This design comes from an exercise in tuning for small area on the open sky130 flow, not from production work. Function was checked by simulation only, so behaviour that the tests miss may differ from the original. No driver is modelled on the clock port, so clocking that relies on it looks cheaper here than on a real chip. Power is estimated from default activity; no workload was simulated.

== main ==
==> flow/design.v (excerpt) <==
module adhat_engine (
    input  wire        clk,
    input  wire        rst,           
    input  wire        req_valid,
    output wire        req_ready,
    input  wire [4:0]  req_op,
    input  wire        req_adc,
    input  wire        req_sel,
    input  wire [7:0]  req_a,
    input  wire [7:0]  req_b,
    input  wire [7:0]  req_c,
    input  wire [7:0]  req_d,
    input  wire [7:0]  req_e,
    input  wire [7:0]  req_len,
    output wire [7:0]  lst_idx,
    input  wire        lst_sel,
    input  wire [7:0]  lst_a,
    input  wire [7:0]  lst_b,
    output wire        tp_valid,
    output reg  [3:0]  tp_kind,
    output reg  [7:0]  tp_data,
    input  wire        tp_ack,
    input  wire        tp_fail,
    input  wire [7:0]  tp_rdata,
    input  wire        tp_rdy,
    output wire        rsp_valid,
    output wire        val_valid,
    output wire [3:0]  rsp_status,
    output wire [31:0] rsp_value,
    output wire [7:0]  rsp_info_a,
    output wire [7:0]  rsp_info_b,
    output wire [7:0]  rsp_index,
    input  wire [4:0]  mir_addr,
    output wire [7:0]  mir_data,
    output reg  [2:0]  cfg_gain1,
    output reg  [3:0]  cfg_rate1,
    output reg  [2:0]  cfg_filt1,
    output reg         cfg_imode1,
    output reg  [2:0]  cfg_gain2,
    output reg  [1:0]  cfg_rate2,
    output reg         cfg_imode2,
    output reg         alive
);
Size: ~1800 cells after synthesis, ~310 flip-flops, about 200 I/O pins, roughly 0.018 mm² of cells after synthesis.
Settings: LEC_CHECK=0, CAP_MARGIN=20, CORE_MARGIN=2, CORE_UTILIZATION=40, GPL_ROUTABILITY_DRIVEN=0, PLACE_DENSITY=0.6, SLEW_MARGIN=20; clock period 10.0 ns.
standard.sh (not shown) runs the stock make flow with config.mk's settings and CLKGATE_MAP_FILE= SYNTH_SCRIPT=/design/flow/synth_recipe.tcl, a recipe that flattens the netlist after the stock synthesis.
==> flow/flow/run.sh <==
#!/bin/bash
# The standard layout (the standard.sh: unchanged synthesis and steps), with three changes:
#  - the port buffers are made of the smallest buffer cell instead of the resizer's default;
#  - clock tree synthesis clusters up to 24 sinks per clkbuf_16 and adds no dummy loads;
#  - the resizer repairs nets with the small buffers only (flow/small_buffers.tcl, sourced
#    before each step that may insert buffers).
set -euo pipefail
H="$PWD/flow/small_buffers.tcl"
bash standard.sh \
  "BUFFER_PORTS_ARGS=-buffer_cell sky130_fd_sc_hd__buf_1" \
  "CTS_ARGS=-sink_clustering_enable -repair_clock_nets -dont_use_dummy_load -buf_list sky130_fd_sc_hd__clkbuf_16 -sink_clustering_size 24 -sink_clustering_max_diameter 100" \
  "PRE_GLOBAL_PLACE_TCL=$H" "PRE_RESIZE_TCL=$H" "PRE_DETAIL_PLACE_TCL=$H" "PRE_CTS_TCL=$H" \
  "PRE_REPAIR_TIMING_POST_PLACE_TCL=$H" "PRE_GLOBAL_ROUTE_TCL=$H" \
  finish > standard_flow.log 2>&1
==> flow/flow/small_buffers.tcl <==
# Sourced before each placement, resizing, clock-tree and routing step: the resizer may
# use only the small buffers (buf_1, buf_2) when it repairs slew, capacitance or timing.
set_dont_use {sky130_fd_sc_hd__buf_4 sky130_fd_sc_hd__buf_6 sky130_fd_sc_hd__buf_8 sky130_fd_sc_hd__buf_12 sky130_fd_sc_hd__buf_16 sky130_fd_sc_hd__bufbuf_8 sky130_fd_sc_hd__bufbuf_16}
Edits applied to the flow inputs when going from main to the feature branch:
--- a/flow/design.v
+++ b/flow/design.v
@@ -144,21 +144,22 @@
     wire [1:0] rate2_code = {ra[3] | ra[4], ra[0] | ra[4]};
     wire [7:0] rtd_delay_ms = (rx == 3'd0) ? 8'd0  :
                               (rx == 3'd1) ? 8'd1  :
                               (rx == 3'd2) ? 8'd2  :
                               (rx == 3'd3) ? 8'd5  :
                               (rx == 3'd4) ? 8'd10 :
                               (rx == 3'd5) ? 8'd20 :
                               (rx == 3'd6) ? 8'd50 : 8'd100;
     wire q_ctrl_cmd = (req_a == 8'h04) || (req_a == 8'h06) || (req_a == 8'h08) ||
                       (req_a == 8'h0A) || (req_a == 8'h0C) || (req_a == 8'h0E);
-    wire [8:0] q_blk_end = {1'b0, req_a} + {1'b0, req_b};
+    wire [5:0] q_blk_sum = {1'b0, req_a[4:0]} + {1'b0, req_b[4:0]};
+    wire q_blk_bad = (req_a > NREG) || (req_b > NREG) || (q_blk_sum > NREG);
     wire q_hi0 = (req_a[7:4] == 4'd0);
     wire q_lo0 = (req_a[3:0] == 4'd0);
     wire q_p2lo = (req_a[3:0] == 4'd1) || (req_a[3:0] == 4'd2) || (req_a[3:0] == 4'd4) || (req_a[3:0] == 4'd8);
     wire q_p2hi = (req_a[7:4] == 4'd1) || (req_a[7:4] == 4'd2) || (req_a[7:4] == 4'd4) || (req_a[7:4] == 4'd8);
     wire q_gain_ok = ((q_hi0 && q_p2lo) || (q_lo0 && q_p2hi)) && (req_adc || !req_a[7]);
     wire q_rate2_ok = (req_a == 8'd2) || (req_a == 8'd7) || (req_a == 8'd8) || (req_a == 8'd16);
     reg [4:0] t_addr;         
     reg [7:0] t_wd;           
     reg       t_wreg;         
     reg [7:0] t_cmd;          
@@ -325,21 +326,21 @@
                                 end
                                 OP_SENDCMD: begin
                                     if (!q_ctrl_cmd) respond(ST_INVCONF);
                                     else st <= S_CSA;
                                 end
                                 OP_WRITEBLK: begin
                                     if (req_len != req_b)
                                         respond(ST_FRAMELEN);
                                     else if (req_b == 8'd0)
                                         respond(ST_OK);
-                                    else if (q_blk_end > NREG)
+                                    else if (q_blk_bad)
                                         respond(ST_INVREG);
                                     else
                                         st <= S_LOOP;
                                 end
                                 OP_VERIFY: begin
                                     if (req_a > 8'd1) respond(ST_INVCONF);
                                     else st <= S_VLOOP;
                                 end
                                 OP_CONVERT, OP_RTD: st <= S_SLOAD;
                                 OP_SCAN: st <= S_LOOP;
Fmax in the feature branch is 2.2% below main. Delta (the feature branch minus main): sequential area share after synthesis increased 0.29 points, number of global-route vias before repair now sits higher. For area growth from synthesis to layout, the feature branch and main come out practically identical. Looking at highest ir drop seen on vdd across both flows, the feature branch is the weaker of the two, with main ahead. In the metrics for the feature branch and main, the one carrying the higher share of cell area taken by flip-flops and latches is the feature branch. Compared with main, total number of multi-input combinational cells in the feature branch decreased by a few percent. The final reports for the feature branch and main show standby leakage power higher in the former. Compared with main, the feature branch shows a lower area of all placed cells without fillers. Post-route minimum period | the feature branch above main. main has lower power consumption than the feature branch.

[separate check: timing with driven ports]
How much do the figures lean on ideal ports? The routed layouts below were timed once more, with nothing changed but the port constraints. Step 1 sets driving cells, clkbuf_16 on the clock port and buf_2 on the other inputs (assumed; they add their load-dependent delay and slew). Step 2 moves the port delays by t, midway between the first and last clock arrival at a register: inputs arrive t later, outputs are due t later. That takes back most of the time a late clock gives input paths. Slacks: no drivers / after step 1 / after step 2; pairs: no drivers / after step 1.
run | t (ns) | setup WS [ns] | slew at the worst register clock pin (ns) | worst data-port slew with drivers (ns) | pins driven straight from the clock port
main | 0.570 | 3.805 / 3.780 / 3.780 | 0.10 / 0.10 | 0.04 | 1
the feature branch | 0.578 | 3.664 / 3.611 / 3.772 | 0.10 / 0.10 | 0.05 | 1
After both steps setup and hold are still met in every run listed. For main, which loses most, drivers alone change the setup slack by -0.025 ns; drivers and shift together by -0.025 ns.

* TASK INSTRUCTIONS: Go through the lines above and copy any that contain "each".

* WRITTEN ANSWER:
#    before each step that may insert buffers).
# Sourced before each placement, resizing, clock-tree and routing step: the resizer may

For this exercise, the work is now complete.